Community Articles

Find and share helpful community-sourced technical articles.
Labels (1)
avatar
Contributor

Background:

In NiFI, the PutSQL Processor is unable to perform the batch inserts although a batch size had been configured in the processor. There is a commit for each insert because the content of each FlowFile is a unique SQL statement.

Lets take an example workflow,

CSV file -> 50 lines (name, jobtitle) -> 50 flow files

For each line, PutSQL processor (batchsize-10) is invoked. Because each flow file is unique in its content, 50 commits are performed.

Line1 -> Flowfile#1

Insert into Employee (name, job title) VALUES ('Bryan B','Director')

Line2 -> Flowfile#2

Insert into Employee (name, job title) VALUES ('Joe W','CTO')

The PutSQL processor batches FlowFiles by matching SQL statements. To match SQL statements with unique inserts, you must configure the dataflow so that the SQL statements make use of the "?" to escape parameters. In this case, the parameters to use must exist as FlowFile attributes with the naming convention sql.args.N.type and sql.args.N.value, where N is a positive integer. The sql.args.N.type is expected to be a number indicating the JDBC Types.

Objective:

If we can invoke PutSQL processor with same Insert statement like below, PutSQL processor will use batch size parameter correctly finally resulting in 5 commits (instead of 50).

3 Steps:

Use Extract Text Processor to create sql.args.N.value Flow file attributes

sql.args.1.value = Bryan B
sql.args.2.value = Director

Use Update Attribute Processor to set sql.args.N.type Flow file attributes

sql.args.1.type = 12 (VARCHAR)
sql.args.2.type = 12 

Finally, use ReplaceText Processor to build the identical insert statements

Insert into Employee ("name", "job title") VALUES (?,?)

Final Outcome:

By following the above, every single FlowFile will have the exact same insert statement and will be properly batched based on the batch size property in the processor.
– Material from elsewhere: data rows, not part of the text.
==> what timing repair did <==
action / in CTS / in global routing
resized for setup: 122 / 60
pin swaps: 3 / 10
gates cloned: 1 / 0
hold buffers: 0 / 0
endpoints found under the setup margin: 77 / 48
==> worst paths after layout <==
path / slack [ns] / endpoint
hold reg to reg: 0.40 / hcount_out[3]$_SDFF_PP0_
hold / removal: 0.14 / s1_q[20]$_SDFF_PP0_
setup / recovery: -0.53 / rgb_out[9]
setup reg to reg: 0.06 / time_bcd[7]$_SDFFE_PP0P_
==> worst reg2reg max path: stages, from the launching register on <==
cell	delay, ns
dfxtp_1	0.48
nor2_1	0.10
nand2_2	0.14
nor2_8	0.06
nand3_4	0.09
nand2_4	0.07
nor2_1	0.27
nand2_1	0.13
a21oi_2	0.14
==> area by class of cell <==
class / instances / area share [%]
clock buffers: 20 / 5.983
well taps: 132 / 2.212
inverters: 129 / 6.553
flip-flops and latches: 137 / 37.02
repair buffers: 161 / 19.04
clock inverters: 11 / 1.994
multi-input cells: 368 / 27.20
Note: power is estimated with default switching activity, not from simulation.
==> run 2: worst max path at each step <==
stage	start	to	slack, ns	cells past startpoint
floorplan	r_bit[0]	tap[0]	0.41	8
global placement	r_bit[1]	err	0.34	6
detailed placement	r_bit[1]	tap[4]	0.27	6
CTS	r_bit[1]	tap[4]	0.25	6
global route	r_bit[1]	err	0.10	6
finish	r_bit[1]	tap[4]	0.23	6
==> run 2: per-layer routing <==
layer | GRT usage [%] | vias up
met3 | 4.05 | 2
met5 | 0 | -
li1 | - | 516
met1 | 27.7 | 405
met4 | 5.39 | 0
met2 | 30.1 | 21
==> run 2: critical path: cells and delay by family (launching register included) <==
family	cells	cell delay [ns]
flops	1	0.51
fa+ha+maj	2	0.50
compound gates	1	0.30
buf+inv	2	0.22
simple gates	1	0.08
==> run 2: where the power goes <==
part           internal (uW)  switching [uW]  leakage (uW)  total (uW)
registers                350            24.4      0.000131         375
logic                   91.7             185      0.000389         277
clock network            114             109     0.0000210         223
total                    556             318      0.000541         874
**src/rtl/dp_feat_feeder_if.sv**
```systemverilog
// dp_feat_feeder_if: front-end coefficient input and DP_main-side replay output bundle
interface dp_feat_feeder_if #(parameter int DW = 32);
  logic signed [DW-1:0] coef_in;
  logic coef_dv_in;
  logic sof_in;
  logic vad_in;
  logic signed [DW-1:0] vec_out;
  logic dv_out;
  logic vad_out;
  logic busy;
  logic overflow;
  modport master (
    output coef_in, coef_dv_in, sof_in, vad_in,
    input vec_out, dv_out, vad_out, busy, overflow
  );
  modport slave (
    input coef_in, coef_dv_in, sof_in, vad_in,
    output vec_out, dv_out, vad_out, busy, overflow
  );
endinterface

```
**src/rtl/dp_feat_feeder.sv**
```systemverilog
// dp_feat_feeder: ping-pong frame buffer replaying feature vectors as spaced dv pulses
module dp_feat_feeder #(
  parameter int DW = 32,
  parameter int NCOEF = 12,
  parameter int GAP = 1
) (
  input logic clk,
  input logic reset,
  dp_feat_feeder_if.slave bus
);
  localparam int IW = $clog2(NCOEF);
  localparam logic [IW-1:0] LAST = IW'(NCOEF - 1);
  localparam logic [3:0] GAP_M1 = 4'(GAP == 0 ? 0 : GAP - 1);
  typedef enum logic [1:0] {S_IDLE, S_EMIT, S_GAP, S_DONE} state_t;
  state_t state, nxt;
  logic [DW-1:0] mem [2][NCOEF];
  logic [1:0] full, vad_bank, set_vec, clr_vec;
  logic wr_bank, rd_bank, wr_ok, wr_last, rd_last, overflow_q, vad_q, dv, bsy;
  logic [IW-1:0] wr_idx, rd_idx, wr_i, nxt_idx;
  logic [3:0] gap_cnt;
  logic [DW-1:0] vec_q;
  always_comb begin
    wr_i = bus.sof_in ? '0 : wr_idx;
    wr_ok = bus.coef_dv_in && !full[wr_bank];
    wr_last = wr_i == LAST;
    rd_last = rd_idx == LAST;
    nxt_idx = state == S_IDLE ? '0 : rd_idx + 1'b1;
    set_vec = (wr_ok && wr_last) ? (wr_bank ? 2'b10 : 2'b01) : 2'b00;
    clr_vec = state == S_DONE ? (rd_bank ? 2'b10 : 2'b01) : 2'b00;
  end
  always_ff @(posedge clk)
    if (wr_ok) mem[wr_bank][wr_i] <= bus.coef_in;
  // A full bank rejects writes until the reader's DONE edge has passed
  always_ff @(posedge clk or negedge reset)
    if (!reset) begin
      wr_bank <= 1'b0;
      wr_idx <= '0;
      vad_bank <= '0;
      full <= '0;
      overflow_q <= 1'b0;
    end else begin
      if (bus.coef_dv_in && full[wr_bank]) overflow_q <= 1'b1;
      if (wr_ok) begin
        wr_bank <= wr_bank ^ wr_last;
        wr_idx <= wr_last ? '0 : wr_i + 1'b1;
        if (wr_last) vad_bank[wr_bank] <= bus.vad_in;
      end
      full <= (full | set_vec) & ~clr_vec;
    end
  always_ff @(posedge clk or negedge reset)
    if (!reset) state <= S_IDLE;
    else state <= nxt;
  always_comb begin
    nxt = state;
    unique case (state)
      S_IDLE: nxt = full[rd_bank] ? S_EMIT : S_IDLE;
      S_EMIT: nxt = GAP > 0 ? S_GAP : rd_last ? S_DONE : S_EMIT;
      S_GAP: nxt = gap_cnt != GAP_M1 ? S_GAP : rd_last ? S_DONE : S_EMIT;
      default: nxt = S_IDLE;
    endcase
  end
  always_comb begin
    dv = state == S_EMIT;
    bsy = state != S_IDLE;
  end
  // rd_idx tracks the coefficient currently presented on vec_out
  always_ff @(posedge clk or negedge reset)
    if (!reset) begin
      rd_bank <= 1'b0;
      rd_idx <= '0;
      gap_cnt <= '0;
      vec_q <= '0;
      vad_q <= 1'b0;
    end else begin
      gap_cnt <= state == S_GAP ? gap_cnt + 1'b1 : '0;
      if (nxt == S_EMIT) begin
        rd_idx <= nxt_idx;
        vec_q <= mem[rd_bank][nxt_idx];
      end
      if (state == S_IDLE && nxt == S_EMIT) vad_q <= vad_bank[rd_bank];
      if (state == S_DONE) begin
        rd_bank <= ~rd_bank;
        rd_idx <= '0;
      end
    end
  assign bus.vec_out = vec_q;
  assign bus.dv_out = dv;
  assign bus.vad_out = vad_q;
  assign bus.busy = bsy;
  assign bus.overflow = overflow_q;
endmodule

```
**src/flat_wrapper.sv**
```systemverilog
// flat-port wrapper written by rule: the top's interface ports become plain ports
module dp_feat_feeder_flat 
#(
  parameter int DW = 32,
  parameter int NCOEF = 12,
  parameter int GAP = 1
)
  (clk, reset, bus_coef_in, bus_coef_dv_in, bus_sof_in, bus_vad_in, bus_vec_out, bus_dv_out, bus_vad_out, bus_busy, bus_overflow);
  dp_feat_feeder_if #(.DW(DW)) bus_i ();
  input logic clk;
  input logic reset;
  input wire logic [$bits(bus_i.coef_in)-1:0] bus_coef_in;
  input wire logic [$bits(bus_i.coef_dv_in)-1:0] bus_coef_dv_in;
  input wire logic [$bits(bus_i.sof_in)-1:0] bus_sof_in;
  input wire logic [$bits(bus_i.vad_in)-1:0] bus_vad_in;
  output wire logic [$bits(bus_i.vec_out)-1:0] bus_vec_out;
  output wire logic [$bits(bus_i.dv_out)-1:0] bus_dv_out;
  output wire logic [$bits(bus_i.vad_out)-1:0] bus_vad_out;
  output wire logic [$bits(bus_i.busy)-1:0] bus_busy;
  output wire logic [$bits(bus_i.overflow)-1:0] bus_overflow;
  assign bus_i.coef_in = bus_coef_in;
  assign bus_i.coef_dv_in = bus_coef_dv_in;
  assign bus_i.sof_in = bus_sof_in;
  assign bus_i.vad_in = bus_vad_in;
  assign bus_vec_out = bus_i.vec_out;
  assign bus_dv_out = bus_i.dv_out;
  assign bus_vad_out = bus_i.vad_out;
  assign bus_busy = bus_i.busy;
  assign bus_overflow = bus_i.overflow;
  dp_feat_feeder #(.DW(DW), .NCOEF(NCOEF), .GAP(GAP)) u_core (.clk(clk), .reset(reset), .bus(bus_i));
endmodule
```
===== src/rtl/cpstr_pkg.sv =====
// Shared definitions for the control-stream escaper, RX demux and manager.
// Holds the default escape/command bytes and the escape FSM state type.
package cpstr_pkg;

    localparam logic [7:0] CPSTR_ESC            = 8'h1B;
    localparam logic [7:0] CPSTR_CMD_STRIDX_REQ = 8'hFF;

    typedef enum logic {
        S_DATA,
        S_ESC
    } cpstr_state_e;

    // Stream index width; a single stream still gets a 1-bit index.
    function automatic int cpstr_stridx_w(input int n_streams);
        return (n_streams > 2) ? $clog2(n_streams) : 1;
    endfunction

endpackage


===== src/rtl/cpstr_rx_oreg.sv =====
// One-entry ready/valid output register for the RX demux.
// Holds its contents under back-pressure and accepts a new load whenever it drains.
module cpstr_rx_oreg #(
    parameter int W = 10
) (
    input  logic         i_clk,
    input  logic         i_rst_n,
    input  logic         i_load,
    input  logic [W-1:0] i_data,
    output logic         o_ready,
    output logic         o_valid,
    output logic [W-1:0] o_data,
    input  logic         i_ready
);

    logic         valid_d, valid_q;
    logic [W-1:0] data_d, data_q;

    assign o_ready = !valid_q || i_ready;
    assign o_valid = valid_q;
    assign o_data  = data_q;

    // A load replaces the entry; otherwise it empties once the consumer takes it.
    always_comb begin
        valid_d = valid_q && !i_ready;
        data_d  = data_q;
        if (i_load) begin
            valid_d = 1'b1;
            data_d  = i_data;
        end
    end

    always_ff @(posedge i_clk or negedge i_rst_n) begin
        if (!i_rst_n) begin
            valid_q <= 1'b0;
            data_q  <= '0;
        end else begin
            valid_q <= valid_d;
            data_q  <= data_d;
        end
    end

endmodule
A single commit will be issued followed by the insert of all batched FlowFiles.

17,467 Views
Comments

I found the instructions for setting sql.args.N.type setting confusing. You can find the types and corresponding code values in the Java API docs. Here is a link to the corresponding Java 8 documentation.

Why "PutSQL Processor is unable to perform the batch inserts although a batch size had been configured in the processor."??

Why isn't it just changed to allow SQL statements that are not identical be batched, instead of having to do it this way?

Of course SQL statements will almost certainly be different from one another!

Sounds like a bug in the processor...

I think this post is based on an erroneous assumption that SQL statements need to be identical to be batched by the PutSQL processor.

Perhaps the misunderstanding was because Support Fragmented Transactions was set to true (the default) which will fragment the batch unless you are using fragment.identifier to correctly identify your batches.

https://nifi.apache.org/docs/nifi-docs/components/org.apache.nifi/nifi-standard-nar/1.5.0/org.apache...

How did you do it in nifi? Do you have screenshot on how did you do it?